**Problem description:** Find the line with "Switching Share: 0.299" in the entries below. Repeat it, every following line, and the line with "Net Count: 126", exactly and with nothing added.

**Extracted information:**
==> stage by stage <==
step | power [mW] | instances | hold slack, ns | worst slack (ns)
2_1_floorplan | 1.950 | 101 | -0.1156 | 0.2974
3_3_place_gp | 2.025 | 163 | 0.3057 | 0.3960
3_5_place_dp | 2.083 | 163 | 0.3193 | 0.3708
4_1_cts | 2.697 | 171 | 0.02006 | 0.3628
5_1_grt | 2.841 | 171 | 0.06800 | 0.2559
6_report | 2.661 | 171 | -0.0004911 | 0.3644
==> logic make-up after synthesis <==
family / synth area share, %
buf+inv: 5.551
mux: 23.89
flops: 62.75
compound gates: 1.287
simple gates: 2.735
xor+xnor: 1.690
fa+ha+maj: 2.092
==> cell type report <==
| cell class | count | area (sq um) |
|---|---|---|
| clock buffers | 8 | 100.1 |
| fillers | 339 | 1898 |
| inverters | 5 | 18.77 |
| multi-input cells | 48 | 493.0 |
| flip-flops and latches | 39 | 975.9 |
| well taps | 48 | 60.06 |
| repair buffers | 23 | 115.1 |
===== src/rtl/burst_pulse_gen.sv =====
// Burst pulse generator: emits Count single-cycle En pulses on channel Slt, separated by Gap idle cycles.
// Optional CH1_SCALE_EN: channel-1 bursts emit 4*Count pulses for downstream divide-by-4 counters.
module burst_pulse_gen #(
    parameter int CNT_W = 16,
    parameter int GAP_W = 8
) (
    input  logic               Clk,
    input  logic               Reset,
    input  logic               Start,
    input  logic [CNT_W-1:0]   Count,
    input  logic [GAP_W-1:0]   Gap,
    input  logic               Chan,
    input  logic               Abort,
    output logic               En,
    output logic               Slt,
    output logic               Busy,
    output logic               Done,
    output logic [CNT_W+1:0]   Remaining
);

    localparam int REM_W = CNT_W + 2;

    typedef enum logic [1:0] {IDLE, PULSE, GAP, DONE} state_t;

    state_t             state;
    state_t             state_next;
    logic [REM_W-1:0]   remaining_next;
    logic [GAP_W-1:0]   gap_reg;
    logic [GAP_W-1:0]   gap_reg_next;
    logic [GAP_W-1:0]   gap_cnt;
    logic [GAP_W-1:0]   gap_cnt_next;
    logic               chan_reg;
    logic               chan_next;
    logic               en_next;
    logic               busy_next;
    logic               done_next;
    logic               slt_next;
    logic               accept;
    logic [REM_W-1:0]   load_count;

    assign accept = Start && ((state == IDLE) || (state == DONE));

`ifdef CH1_SCALE_EN
    assign load_count = Chan ? {Count, 2'b00} : {2'b00, Count};
`else
    assign load_count = {2'b00, Count};
`endif

    // State and all outputs are registered together so every output is glitch-free.
    always_ff @(posedge Clk) begin
        if (Reset) begin
            state     <= IDLE;
            Remaining <= '0;
            gap_reg   <= '0;
            gap_cnt   <= '0;
            chan_reg  <= 1'b0;
            En        <= 1'b0;
            Busy      <= 1'b0;
            Done      <= 1'b0;
            Slt       <= 1'b0;
        end else begin
            state     <= state_next;
            Remaining <= remaining_next;
            gap_reg   <= gap_reg_next;
            gap_cnt   <= gap_cnt_next;
            chan_reg  <= chan_next;
            En        <= en_next;
            Busy      <= busy_next;
            Done      <= done_next;
            Slt       <= slt_next;
        end
    end

    // Abort only matters while a burst is running; in IDLE/DONE a Start always wins.
    always_comb begin
        state_next = state;
        case (state)
            IDLE, DONE: begin
                if (accept)
                    state_next = (load_count == '0) ? DONE : PULSE;
                else
                    state_next = IDLE;
            end
            PULSE: begin
                if (Abort)
                    state_next = IDLE;
                else if (Remaining == REM_W'(1))
                    state_next = DONE;
                else if (gap_reg == '0)
                    state_next = PULSE;
                else
                    state_next = GAP;
            end
            GAP: begin
                if (Abort)
                    state_next = IDLE;
                else if (gap_cnt == GAP_W'(1))
                    state_next = PULSE;
            end
            default: state_next = IDLE;
        endcase
    end

    // Datapath updates and next output values, decoded from the upcoming state.
    always_comb begin
        remaining_next = Remaining;
        gap_reg_next   = gap_reg;
        gap_cnt_next   = gap_cnt;
        chan_next      = chan_reg;
        if (accept) begin
            remaining_next = load_count;
            gap_reg_next   = Gap;
            chan_next      = Chan;
        end else if (state_next == IDLE) begin
            remaining_next = '0;
        end else if (state == PULSE) begin
            remaining_next = Remaining - REM_W'(1);
            gap_cnt_next   = gap_reg;
        end else if (state == GAP) begin
            gap_cnt_next   = gap_cnt - GAP_W'(1);
        end

        en_next   = (state_next == PULSE);
        busy_next = (state_next == PULSE) || (state_next == GAP);
        done_next = (state_next == DONE);
        slt_next  = busy_next ? chan_next : 1'b0;
    end

endmodule


===== config.mk =====
export PLATFORM = sky130hd
export DESIGN_NAME = burst_pulse_gen
export DESIGN_NICKNAME = d
export VERILOG_FILES = /design/src/rtl/burst_pulse_gen.sv
export SDC_FILE = /design/constraint.sdc
export NUM_CORES = 1
export LEC_CHECK = 0
export ABC_CLOCK_PERIOD_IN_PS = 4000
export BUFFER_PORTS_ARGS = -buffer_cell sky130_fd_sc_hd__buf_2
export CAP_MARGIN = 25
export CORE_AREA = 2 2 69 71
export CTS_BUF_LIST = sky130_fd_sc_hd__clkbuf_16
export DETAILED_ROUTE_END_ITERATION = 6
export DIE_AREA = 0 0 71 73
export PLACE_DENSITY = 0.77
export SYNTH_ARGS = -nofsm -noshare
export SYNTH_HDL_FRONTEND = slang
export SYNTH_SLANG_ARGS = --single-unit
export TNS_END_PERCENT = 1

===== constraint.sdc =====
create_clock -name Clk -period 4 [get_ports Clk]
set_input_delay 0.4 -clock Clk [delete_from_list [all_inputs] [get_ports Clk]]
set_output_delay 0.4 -clock Clk [all_outputs]
set_load 0.005 [all_outputs]

==> Word-level counts from Yosys, hierarchy flattened <==
Index checks and enable logic that the tools add are counted.
W data, S select, Z words.
{ "totals": {"register_bits": 41, "out_inout_bits": 22, "in_bits": 29, "wordCells": 50} }
{ "classes": {"bitwise": 3, "n_eq_ne": 8, "add_sub_neg": 2, "muxes": 14, "n_reduce_logical": 13} }
{ "op_table": {"columns": ["op", "n"], "rows": [
  ["$mux W16", 3],
  ["$eq A18 B1 Y1 const B", 1],
  ["$logic_not A18 Y1", 1],
  ["$sub A18 B1 Y18 const B", 1],
  ["$mux W8", 2],
  ["$mux W2", 7],
  ["$eq A2 B2 Y1 const B", 4],
  ["$eq A8 B1 Y1 const B", 1],
  ["$logic_not A8 Y1", 1],
  ["$sub A8 B1 Y8 const B", 1],
  ["$pmux W2 S3", 1],
  ["$eq A2 B1 Y1 const B", 2],
  ["$logic_not A2 Y1", 2],
  ["$reduce_or A2 Y1", 2],
  ["$not A1 Y1", 3],
  ["$reduce_and A3 Y1", 1],
  ["$reduce_bool A3 Y1", 1],
  ["$reduce_or A3 Y1", 1],
  ["$logic_or A1 B1 Y1", 2],
  ["$reduce_bool A2 Y1", 1],
  ["$logic_and A1 B1 Y1", 1],
  ["$mux W1", 1]
]} }

==> Longest topological paths before layout <==
Gate-level depths: netlist of run 1.
{ "depth": {"ltp_word": 9, "ltp_mapped": 14} }

==> Worst setup path after synthesis of run 1 <==
No wires, ideal clock.
{ "synth_timing": {"path_kind": "register -> register", "start": "register state[0]", "end": "register gap_cnt[7]", "path_stages_with_launch": 14, "setup_time_ns": 0.134, "period_less_slack_ns": 2.883, "arrival_time_ns": 2.749, "slack_ns": 1.117, "path_cell_list": "dfxtp_1 > inv_1 > ha_1 > clkbuf_1 > and2_1 > clkbuf_1 > nand3_1 > and3_1 > ha_1 > or2_2 > clkbuf_1 > or3_1 > o21ai_0 > a211oi_1"} }
{ "synth_between": {"elab_chain_cells": 8, "elab_cells_between_ends": 17} }
{ "synth_rtl": {"columns": ["element", "line_no", "text"], "rows": [
  ["start, declared", "25", "state_t state;"],
  ["start signal, assigned", "62", "state <= state_next;"],
  ["$eq A2 B2 Y1 / $logic_not A2 Y1 (equally long branches)", "41, 77", null],
  ["$logic_or A1 B1 Y1", "41", "assign accept = Start && ((state == IDLE) || (state == DONE));"],
  ["$logic_and A1 B1 Y1", "41", null],
  ["$mux W2", "79", "if (accept)"],
  ["$pmux W2 S3", "77", "case (state)"],
  ["$logic_not A2 Y1", "114", "end else if (state_next == IDLE) begin"],
  ["$not A1 Y1 (no source line)", null, null],
  ["$reduce_and A3 Y1 (no source line)", null, null],
  ["end signal, assigned", "65", "gap_cnt <= gap_cnt_next;"],
  ["end, declared", "30", "logic [GAP_W-1:0] gap_cnt;"]
]} }
Several ways; a longest one is shown, not always the timed one.
A chain may end at the register's enable or synchronous reset.

==> Final worst setup path of run 1 <==
{ "layout_timing": {"start": "register Remaining[11]", "end": "register gap_cnt[3]"} }
{ "layout_between": {"elab_chain_cells": 7} }
{ "layout_rtl": {"columns": ["element", "line_no", "text"], "rows": [
  ["start, declared", "18", "output logic [CNT_W+1:0] Remaining"],
  ["start signal, assigned", "63", "Remaining <= remaining_next;"],
  ["$eq A18 B1 Y1", "87", "else if (Remaining == REM_W'(1))"],
  ["$mux W2", "87", null],
  ["$mux W2", "85", "if (Abort)"],
  ["$pmux W2 S3", "77", null],
  ["$logic_not A2 Y1", "114", null],
  ["$not A1 Y1 (no source line)", null, null],
  ["$reduce_and A3 Y1 (no source line)", null, null]
]} }
No other way between the ends.
===== src/rtl/alu_pkg.sv =====
`default_nettype none
// ============================================================================
// Module   : alu_pkg
// Purpose  : Shared types for the 4-bit ALU command driver: opcode enum,
//            datapath width and the packed response record held in the
//            response FIFO.
// Ports    : none (package)
// Revision : 1.0 - initial release
// ============================================================================
package alu_pkg;

   localparam int ALU_W = 4;

   typedef enum logic [2:0] {
      OP_RST0 = 3'b000,
      OP_ADD  = 3'b001,
      OP_SUB  = 3'b010,
      OP_AND  = 3'b011,
      OP_OR   = 3'b100,
      OP_NOTA = 3'b101,
      OP_NOTB = 3'b110,
      OP_RST1 = 3'b111
   } alu_op_t;

   typedef struct packed {
      logic [ALU_W-1:0] result;
      logic             overflow;
   } alu_rsp_t;

endpackage
`default_nettype wire


===== src/rtl/alu_rsp_fifo.sv =====
`default_nettype none
// ============================================================================
// Module   : alu_rsp_fifo
// Purpose  : Synchronous FIFO of ALU responses (result + overflow flag).
//            Flush clears the pointers and occupancy and discards any push
//            or pop requested in the same cycle.
// Ports    : clk, rst_n (async active-low), flush, push/push_data,
//            pop/pop_data (head entry, valid when count != 0), count.
// Revision : 1.0 - initial release
// ============================================================================
module alu_rsp_fifo
   import alu_pkg::*;
#(
   parameter int DEPTH = 4
) (
   input  logic                     clk,
   input  logic                     rst_n,
   input  logic                     flush,
   input  logic                     push,
   input  alu_rsp_t                 push_data,
   input  logic                     pop,
   output alu_rsp_t                 pop_data,
   output logic [$clog2(DEPTH):0]   count
);

   localparam int PTR_W = $clog2(DEPTH);
   localparam int CNT_W = PTR_W + 1;

   alu_rsp_t             mem_q [DEPTH];
   logic [PTR_W-1:0]     wr_ptr_q, wr_ptr_d;
   logic [PTR_W-1:0]     rd_ptr_q, rd_ptr_d;
   logic [CNT_W-1:0]     count_q,  count_d;
   logic                 push_en;
   logic                 pop_en;

   assign push_en = push && !flush;
   assign pop_en  = pop  && !flush;

   // DEPTH is a power of two, so the pointers wrap naturally.
   always_comb begin
      wr_ptr_d = wr_ptr_q;
      rd_ptr_d = rd_ptr_q;
      count_d  = count_q;
      if (flush) begin
         wr_ptr_d = '0;
         rd_ptr_d = '0;
         count_d  = '0;
      end else begin
         if (push_en) wr_ptr_d = wr_ptr_q + PTR_W'(1);
         if (pop_en)  rd_ptr_d = rd_ptr_q + PTR_W'(1);
         case ({push_en, pop_en})
            2'b10:   count_d = count_q + CNT_W'(1);
            2'b01:   count_d = count_q - CNT_W'(1);
            default: count_d = count_q;
         endcase
      end
   end

   always_ff @(posedge clk or negedge rst_n) begin
      if (!rst_n) begin
         wr_ptr_q <= '0;
         rd_ptr_q <= '0;
         count_q  <= '0;
      end else begin
         wr_ptr_q <= wr_ptr_d;
         rd_ptr_q <= rd_ptr_d;
         count_q  <= count_d;
      end
   end

   // Storage needs no reset: nothing is visible until count is non-zero.
   always_ff @(posedge clk) begin
      if (push_en) mem_q[wr_ptr_q] <= push_data;
   end

   assign pop_data = mem_q[rd_ptr_q];
   assign count    = count_q;

`ifndef SYNTHESIS
   a_no_push_when_full: assert property (
      @(posedge clk) disable iff (!rst_n) !(push_en && count_q == CNT_W'(DEPTH)));
`endif

endmodule
`default_nettype wire


===== src/rtl/alu_cmd_driver.sv =====
`default_nettype none
// ============================================================================
// Module   : alu_cmd_driver
// Purpose  : Initiator front end for the 4-bit combinational ALU. Commands
//            accepted on a valid/ready stream are registered onto the ALU
//            inputs for one cycle; the ALU result and overflow flag are then
//            captured into a response FIFO drained by a valid/ready stream.
// Ports    : clk, rst_n (async active-low), flush (sync clear)
//            cmd_valid/cmd_ready/cmd_a/cmd_b/cmd_op  - command stream
//            alu_a/alu_b/alu_op, alu_result/alu_overflow - ALU hookup
//            rsp_valid/rsp_ready/rsp_result/rsp_overflow - response stream
//            fifo_count - response FIFO occupancy
//            stat_ops/stat_ovf - push / overflow counters (only when
//            ALU_DRIVER_STATS_EN is defined)
// Config   : `define ALU_DRIVER_STATS_EN to add the saturating statistics.
// Revision : 1.0 - initial release
// ============================================================================
module alu_cmd_driver
   import alu_pkg::*;
#(
   parameter int DATA_W = 4,   // must equal ALU_W
   parameter int DEPTH  = 4
) (
   input  logic                   clk,
   input  logic                   rst_n,
   input  logic                   flush,
   input  logic                   cmd_valid,
   output logic                   cmd_ready,
   input  logic [DATA_W-1:0]      cmd_a,
   input  logic [DATA_W-1:0]      cmd_b,
   input  logic [2:0]             cmd_op,
   output logic [DATA_W-1:0]      alu_a,
   output logic [DATA_W-1:0]      alu_b,
   output logic [2:0]             alu_op,
   input  logic [DATA_W-1:0]      alu_result,
   input  logic                   alu_overflow,
   output logic                   rsp_valid,
   input  logic                   rsp_ready,
   output logic [DATA_W-1:0]      rsp_result,
   output logic                   rsp_overflow,
   output logic [$clog2(DEPTH):0] fifo_count
`ifdef ALU_DRIVER_STATS_EN
   ,
   output logic [15:0]            stat_ops,
   output logic [7:0]             stat_ovf
`endif
);

   localparam int CNT_W = $clog2(DEPTH) + 1;

   typedef enum logic [0:0] {
      S_IDLE  = 1'b0,
      S_ISSUE = 1'b1
   } state_t;

   state_t              state_q, state_d;
   logic [DATA_W-1:0]   alu_a_q, alu_a_d;
   logic [DATA_W-1:0]   alu_b_q, alu_b_d;
   logic [2:0]          alu_op_q, alu_op_d;
   logic                accept;
   logic                push;
   logic                pop;
   logic [CNT_W-1:0]    occupancy;
   alu_rsp_t            push_data;
   alu_rsp_t            rsp_head;

   // The in-flight command already owns a FIFO slot, so it counts toward
   // occupancy; this is what guarantees a push never finds the FIFO full.
   assign occupancy = fifo_count + CNT_W'(state_q == S_ISSUE);
   assign cmd_ready = rst_n && !flush && (occupancy < CNT_W'(DEPTH));
   assign accept    = cmd_valid && cmd_ready;

   // Every ISSUE cycle ends with a capture of the ALU output.
   assign push      = (state_q == S_ISSUE);
   assign pop       = rsp_valid && rsp_ready;
   assign push_data = '{result: alu_result, overflow: alu_overflow};

   always_comb begin
      state_d  = state_q;
      alu_a_d  = alu_a_q;
      alu_b_d  = alu_b_q;
      alu_op_d = alu_op_q;
      if (flush) begin
         state_d = S_IDLE;
      end else if (accept) begin
         state_d  = S_ISSUE;
         alu_a_d  = cmd_a;
         alu_b_d  = cmd_b;
         alu_op_d = cmd_op;
      end else begin
         state_d = S_IDLE;
      end
   end

`ifdef ALU_DRIVER_STATS_EN
   logic [15:0] stat_ops_q, stat_ops_d;
   logic [7:0]  stat_ovf_q, stat_ovf_d;

   always_comb begin
      stat_ops_d = stat_ops_q;
      stat_ovf_d = stat_ovf_q;
      if (flush) begin
         stat_ops_d = '0;
         stat_ovf_d = '0;
      end else if (push) begin
         if (stat_ops_q != '1)                  stat_ops_d = stat_ops_q + 16'd1;
         if (alu_overflow && stat_ovf_q != '1)  stat_ovf_d = stat_ovf_q + 8'd1;
      end
   end

   assign stat_ops = stat_ops_q;
   assign stat_ovf = stat_ovf_q;
`endif

   always_ff @(posedge clk or negedge rst_n) begin
      if (!rst_n) begin
         state_q    <= S_IDLE;
         alu_a_q    <= '0;
         alu_b_q    <= '0;
         alu_op_q   <= OP_RST0;
`ifdef ALU_DRIVER_STATS_EN
         stat_ops_q <= '0;
         stat_ovf_q <= '0;
`endif
      end else begin
         state_q    <= state_d;
         alu_a_q    <= alu_a_d;
         alu_b_q    <= alu_b_d;
         alu_op_q   <= alu_op_d;
`ifdef ALU_DRIVER_STATS_EN
         stat_ops_q <= stat_ops_d;
         stat_ovf_q <= stat_ovf_d;
`endif
      end
   end

   assign alu_a  = alu_a_q;
   assign alu_b  = alu_b_q;
   assign alu_op = alu_op_q;

   alu_rsp_fifo #(
      .DEPTH (DEPTH)
   ) u_rsp_fifo (
      .clk       (clk),
      .rst_n     (rst_n),
      .flush     (flush),
      .push      (push),
      .push_data (push_data),
      .pop       (pop),
      .pop_data  (rsp_head),
      .count     (fifo_count)
   );

   assign rsp_valid    = (fifo_count != '0);
   assign rsp_result   = rsp_head.result;
   assign rsp_overflow = rsp_head.overflow;

endmodule
`default_nettype wire


===== config.mk =====
export PLATFORM = sky130hd
export DESIGN_NAME = alu_cmd_driver
export DESIGN_NICKNAME = d
export VERILOG_FILES = /design/src/rtl/alu_pkg.sv /design/src/rtl/alu_rsp_fifo.sv /design/src/rtl/alu_cmd_driver.sv
export SDC_FILE = /design/constraint.sdc
export NUM_CORES = 1
export LEC_CHECK = 0
export CELL_PAD_IN_SITES_DETAIL_PLACEMENT = 1
export CELL_PAD_IN_SITES_GLOBAL_PLACEMENT = 1
export CORE_UTILIZATION = 40
export CTS_CLUSTER_DIAMETER = 150
export DETAILED_ROUTE_END_ITERATION = 8
export PLACE_DENSITY = 0.88
export SETUP_SLACK_MARGIN = 0.3
export SYNTH_ARGS = -nofsm -noshare
export SYNTH_HDL_FRONTEND = slang
export SYNTH_HIERARCHICAL = 1
export SYNTH_SLANG_ARGS = --single-unit

===== constraint.sdc =====
create_clock -name clk -period 3 [get_ports clk]
set_input_delay 0.6 -clock clk [delete_from_list [all_inputs] [get_ports clk]]
set_output_delay 0.6 -clock clk [all_outputs]
set_load 0.02 [all_outputs]

==> summary.txt <==
Pwr
  • Comb pwr share: 0.343
  • Seq pwr share: 0.409
  • Worst vdd ir: 0.413 mV
  • Clk pwr share: 0.248
  • Switching Share: 0.299
  • P_sw: 536 uW
  • Leakage: 0.848 nW
  • Int Pwr: 1.26 mW
  • PwrDens: between 700 and 800 mW/mm2

Synthesis
  • Synth Flop Type: edfxtp_1
  • Top post-synthesis cells by count: 20 x edfxtp_1, 19 x dfrtp_1, 11 x mux2_2
  • Yosys cell types: 27
  • Most common cell in the netlist: edfxtp_1
  • Yosys top cell by area: edfxtp_1
  • Post-synth EDFFs: 20
  • Async set-or-reset flop fraction in the synthesized netlist: 0.487
  • Synth Net Count: 126
  • Post-Synthesis Cell Area: between 0.0015 and 0.002 mm2
  • Register area share after synthesis: 0.639
  • Synth area leaders: edfxtp_1 36%, dfrtp_1 28%, mux2_2 7.4%
  • Synthesis-stage register bit count: 39
  • Synthesized instance count: 100
  • Avg Inst Size Synth: 16.8 um2
  • Share of the synthesized area in the top cell type: 0.357
  • YS warnings: 6

Routing
  • Initial DRC count: 19
  • Post-DR wirelength/cell: between 15 and 20 um
  • Routed WL: 3320 um
  • Final ANT Viol Nets: 0
  • Initial DRT Pass Iterations: 3
  • Vias: roughly 960
  • DR DRC count: 0
  • Vias/cell: 4.89

Setup path
  • RR Endpoint: u_rsp_fifo/count[2]
  • FF-to-FF setup slack: 0.57 ns
  • Buf/Inv on CP: 2
  • Crit-path max cell delay: just over 0.6 ns
  • CP Max Fanout: 2
  • CP max stage cell: clkdlybuf4s50_1
  • Startpoint types: input port
  • Critical setup path kind: input port to output port
  • CP required: between 2 and 2.5 ns
  • Worst r2r src: u_rsp_fifo/count[0]
  • Critical path data arrival time: 1.98 ns
  • Worst Reg-to-Reg Cells: 7
  • Top Family by Delay on Critical Path: buffers and inverters
  • Crit path capture type: output port
  • Critical Path Most Common Cell: clkdlybuf4s50_1
  • Worst-path cell chain: clkdlybuf4s50_1 -> nand2b_1 -> a21oi_1 -> clkdlybuf4s50_1

Clocking
  • Clk Latency, worst-skew pair: 0.29 ns
  • Worst-path clk slew: about 0.070 ns
  • Number of gates resized after CTS: 0
  • Setup repair bufs after CTS: 0
  • CTS tree: built
  • Worst-case clock buffer depth: 2
  • Quantity of hold-fixing buffers added after cts: 0
  • CTS Sinks: 39
  • Root buffer cell: clkbuf_8
  • Num CTS Buffers: 5
  • CTS H-tree lvls: 2

STA
  • Hold WS: 0.510 ns
  • PnR worst setup slack: 0.416 ns
  • Actual slew at the worst max-slew pin: 0.620 ns
  • Final setup fails: 0
  • Final Skew: 0.00683 ns
  • Slew headroom: 0.586
  • Fmax: 387 MHz
  • Setup Total Neg Slack: 0 ns
  • RSZ-0062 raised after global routing: no
  • Fin crit share: 0.861
  • Final hold violation count: 0
  • Slew Limit Fails: 0
  • Min cycle time layout: ~2.6 ns

Floorplanning
  • Core Rows: 23
  • Die area: 0.00447 mm2
  • Core box area: approximately 0.0040 mm2
  • Die width: about 67 um
  • I/O pin count: 42
  • Die height: 66.9 um
  • Initial core utilization: 0.418

Final layout
  • Design area: 0.00224 mm2
  • Final #Nets: 171
  • Fillers: 399
  • Share of layout cells above drive strength 1: 0.226
  • Reg area: between 0.001 and 0.0015 mm2
  • Multi-input gate area: approximately 550 um2
  • Antenna diodes: 0
  • Area grow syn2layout: 33.4%

Place
  • RD Place Congestion: approximately 0.65
  • Port buffer count: 41
  • Area after DPL: 0.00213 mm2
  • DP HPWL: ~2600 um
  • Worst slack at placement: around 0.42 ns

Global route
  • Vias in the first global route: 1081
  • Total GRT Usage: 0.175
  • Met3 Use GR: 0.0497
  • Met1 Use GR: 0.189
  • First-pass GRT wire length: 5470 um
  • Total gr overflow: 0
  • Largest net degree at the start of global routing: 20
  • Top Usage Layer GRT: met2
  • Routing usage on met2: 0.319
  • Initial antenna violation count: 0

Min path
  • Hold depth: 1
  • Hold path startpoint: alu_b[1]
  • Worst Hold End: alu_b[1]
  • Worst min path class: register to register

Job
  • Max capacitance violation total: 0

Status
  • Status: completed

**Response area:**
  • Switching Share: 0.299
  • P_sw: 536 uW
  • Leakage: 0.848 nW
  • Int Pwr: 1.26 mW
  • PwrDens: between 700 and 800 mW/mm2

Synthesis
  • Synth Flop Type: edfxtp_1
  • Top post-synthesis cells by count: 20 x edfxtp_1, 19 x dfrtp_1, 11 x mux2_2
  • Yosys cell types: 27
  • Most common cell in the netlist: edfxtp_1
  • Yosys top cell by area: edfxtp_1
  • Post-synth EDFFs: 20
  • Async set-or-reset flop fraction in the synthesized netlist: 0.487
  • Synth Net Count: 126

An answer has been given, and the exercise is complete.